R&D: Integration of Fluorographene Trapping Medium in MoS2-Based Non Volatile Memory Device

Journal of Applied Physics has published an article written by Kai Ping Chang, Department of Electronic Engineering, Chang Gung University, Guishan Dist., Taoyuan 33302, Taiwan, Haneen Abushammala,IMPMC, Sorbonne Université, CNRS, MNHN, 4, place Jussieu, 75005 Paris, France, Mamina Sahoo, Department of Electronic Engineering, Chang Gung University, Guishan Dist., Taoyuan 33302, Taiwan, Alexandre Jaffre, David Alamarguy, Université Paris-Saclay, CentraleSupélec, CNRS, Laboratoire de Génie Electrique et Electronique de Paris, 91192 Gif-sur-Yvette, France, Sorbonne Université, CNRS, Laboratoire de Génie Electrique et Electronique de Paris, 75252 Paris, France, and Yu Jiang, CINTRA UMI CNRS/NTU/THALES 3288, Research Techno Plaza, 50 Nanyang Drive, Border X Block, Level 6, Singapore 637553, Mohamed Boutchich,Université Paris-Saclay, CentraleSupélec, CNRS, Laboratoire de Génie Electrique et Electronique de Paris, 91192 Gif-sur-Yvette, France, Sorbonne Université, CNRS, Laboratoire de Génie Electrique et Electronique de Paris, 75252 Paris, France, and CINTRA UMI CNRS/NTU/THALES 3288, Research Techno Plaza, 50 Nanyang Drive, Border X Block, Level 6, Singapore 637553, and Chao-Sung Lai1,Department of Nephrology, Chang Gung Memorial Hospital, Linkou, Taoyuan 33305, Taiwan, and Department of Materials Engineering, Ming Chi University of Technology, New Taipei City 24301, Taiwan.

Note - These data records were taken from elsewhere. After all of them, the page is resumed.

--- src/rtl/core/btlv_decoder.sv ---
`timescale 1ns / 1ps
module btlv_decoder (
  input  logic               clk,
  input  logic               rst_n,
  input  logic               step,
  input  btlv_pkg::item_t    item,
  output btlv_pkg::res_beat_t beat
);

  logic [1:0]  phase_r,   phase_nxt;
  logic [31:0] tag_r,     tag_nxt;
  logic        cons_r,    cons_nxt;
  logic [31:0] len_acc_r, len_acc_nxt;
  logic [6:0]  due_r,     due_nxt;
  logic [7:0]  hcount_r,  hcount_nxt;

  logic [23:0] left;
  logic        last;
  logic [23:0] remaining;
  logic [7:0]  hcount_inc;
  logic [7:0]  b;
  logic        do_err;
  logic        do_done;
  logic        len_bad;
  logic [23:0] len_clamped;

  always_comb begin
    b          = item.data_byte;
    left       = item.bytes_left & btlv_pkg::LEFT_MASK;
    last       = (left <= 24'd1);
    remaining  = last ? 24'd0 : left - 24'd1;
    hcount_inc = (hcount_r == 8'hff) ? hcount_r : hcount_r + 8'd1;

    phase_nxt   = phase_r;
    tag_nxt     = tag_r;
    cons_nxt    = cons_r;
    len_acc_nxt = len_acc_r;
    due_nxt     = due_r;
    hcount_nxt  = hcount_r;
    do_err      = 1'b0;
    do_done     = 1'b0;

    if (item.start_req) begin
      if (left < 24'd2) begin
        do_err = 1'b1;
      end else begin
        cons_nxt    = b[5];
        hcount_nxt  = 8'd1;
        len_acc_nxt = '0;
        due_nxt     = '0;
        if (b[4:0] == btlv_pkg::TAG_HIGH_FORM) begin
          tag_nxt   = '0;
          phase_nxt = btlv_pkg::PH_TAG;
        end else begin
          tag_nxt   = {27'd0, b[4:0]};
          phase_nxt = btlv_pkg::PH_LEN_FIRST;
        end
      end
    end else begin
      unique case (phase_r)
        btlv_pkg::PH_TAG: begin
          hcount_nxt = hcount_inc;
          tag_nxt    = {tag_r[24:0], b[6:0]};
          if (!b[7]) phase_nxt = btlv_pkg::PH_LEN_FIRST;
          if (last) do_err = 1'b1;
        end
        btlv_pkg::PH_LEN_FIRST: begin
          hcount_nxt = hcount_inc;
          if (b == btlv_pkg::LEN_INDEFINITE) begin
            do_err = 1'b1;
          end else if (b[7]) begin
            len_acc_nxt = '0;
            due_nxt     = b[6:0];
            phase_nxt   = btlv_pkg::PH_LEN_BYTES;
            if (last) do_err = 1'b1;
          end else begin
            len_acc_nxt = {24'd0, b};
            do_done     = 1'b1;
          end
        end
        btlv_pkg::PH_LEN_BYTES: begin
          hcount_nxt  = hcount_inc;
          len_acc_nxt = {len_acc_r[23:0], b};
          due_nxt     = (due_r != 7'd0) ? due_r - 7'd1 : 7'd0;
          if (due_nxt == 7'd0) do_done = 1'b1;
          else if (last) do_err = 1'b1;
        end
        default: begin
        end
      endcase
    end

    // long form with the top bit set is refused
    len_bad     = do_done && len_acc_nxt[31];
    len_clamped = (len_acc_nxt > {8'd0, remaining}) ? remaining : len_acc_nxt[23:0];

    if (do_err || do_done) phase_nxt = btlv_pkg::PH_IDLE;

    beat.valid = step && (do_err || do_done);
    if (do_err || len_bad) begin
      beat.res = '0;
      beat.res.parse_error = 1'b1;
    end else begin
      beat.res.constructed    = cons_nxt;
      beat.res.tag_number     = tag_nxt;
      beat.res.content_length = len_clamped;
      beat.res.header_length  = hcount_nxt;
      beat.res.parse_error    = 1'b0;
    end
  end

  always_ff @(posedge clk) begin
    if (!rst_n) begin
      phase_r   <= btlv_pkg::PH_IDLE;
      tag_r     <= '0;
      cons_r    <= 1'b0;
      len_acc_r <= '0;
      due_r     <= '0;
      hcount_r  <= '0;
    end else if (step) begin
      phase_r   <= phase_nxt;
      tag_r     <= tag_nxt;
      cons_r    <= cons_nxt;
      len_acc_r <= len_acc_nxt;
      due_r     <= due_nxt;
      hcount_r  <= hcount_nxt;
    end
  end

endmodule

Abstract: “Graphene and 2D analogs such as transition metal dichalcogenides (TMDCs) have been widely investigated for their tuneable electronic properties. There is a large spectrum of applications of such 2D analogs; for example, non-volatile memory, which is a key building block for future low-power consumer electronics. In this work, we have investigated a vertical heterostructure composed of a chemical vapour-deposited molybdenum disulphide transistor channel coupled with silicon tunnel oxide (SiO₂) and hafnium oxide as a blocking barrier, with fluorographene (FGr) being used as the charge trapping medium. Owing to the larger trap density of FGr, the memory window is three times larger, and the data retention measurements at room temperature yield a 50% charge loss extrapolated to 10 years. The low barrier at the Fgr/SiO₂ interface induces a steeper charge loss for holes. Nevertheless, the stack can sustain at least to 550 cycles without showing any sign of degradation. Although bandgap engineering is required to improve the data retention, particularly for the holes, the combination studied here is an encouraging route for 2D-based non-volatile memories.“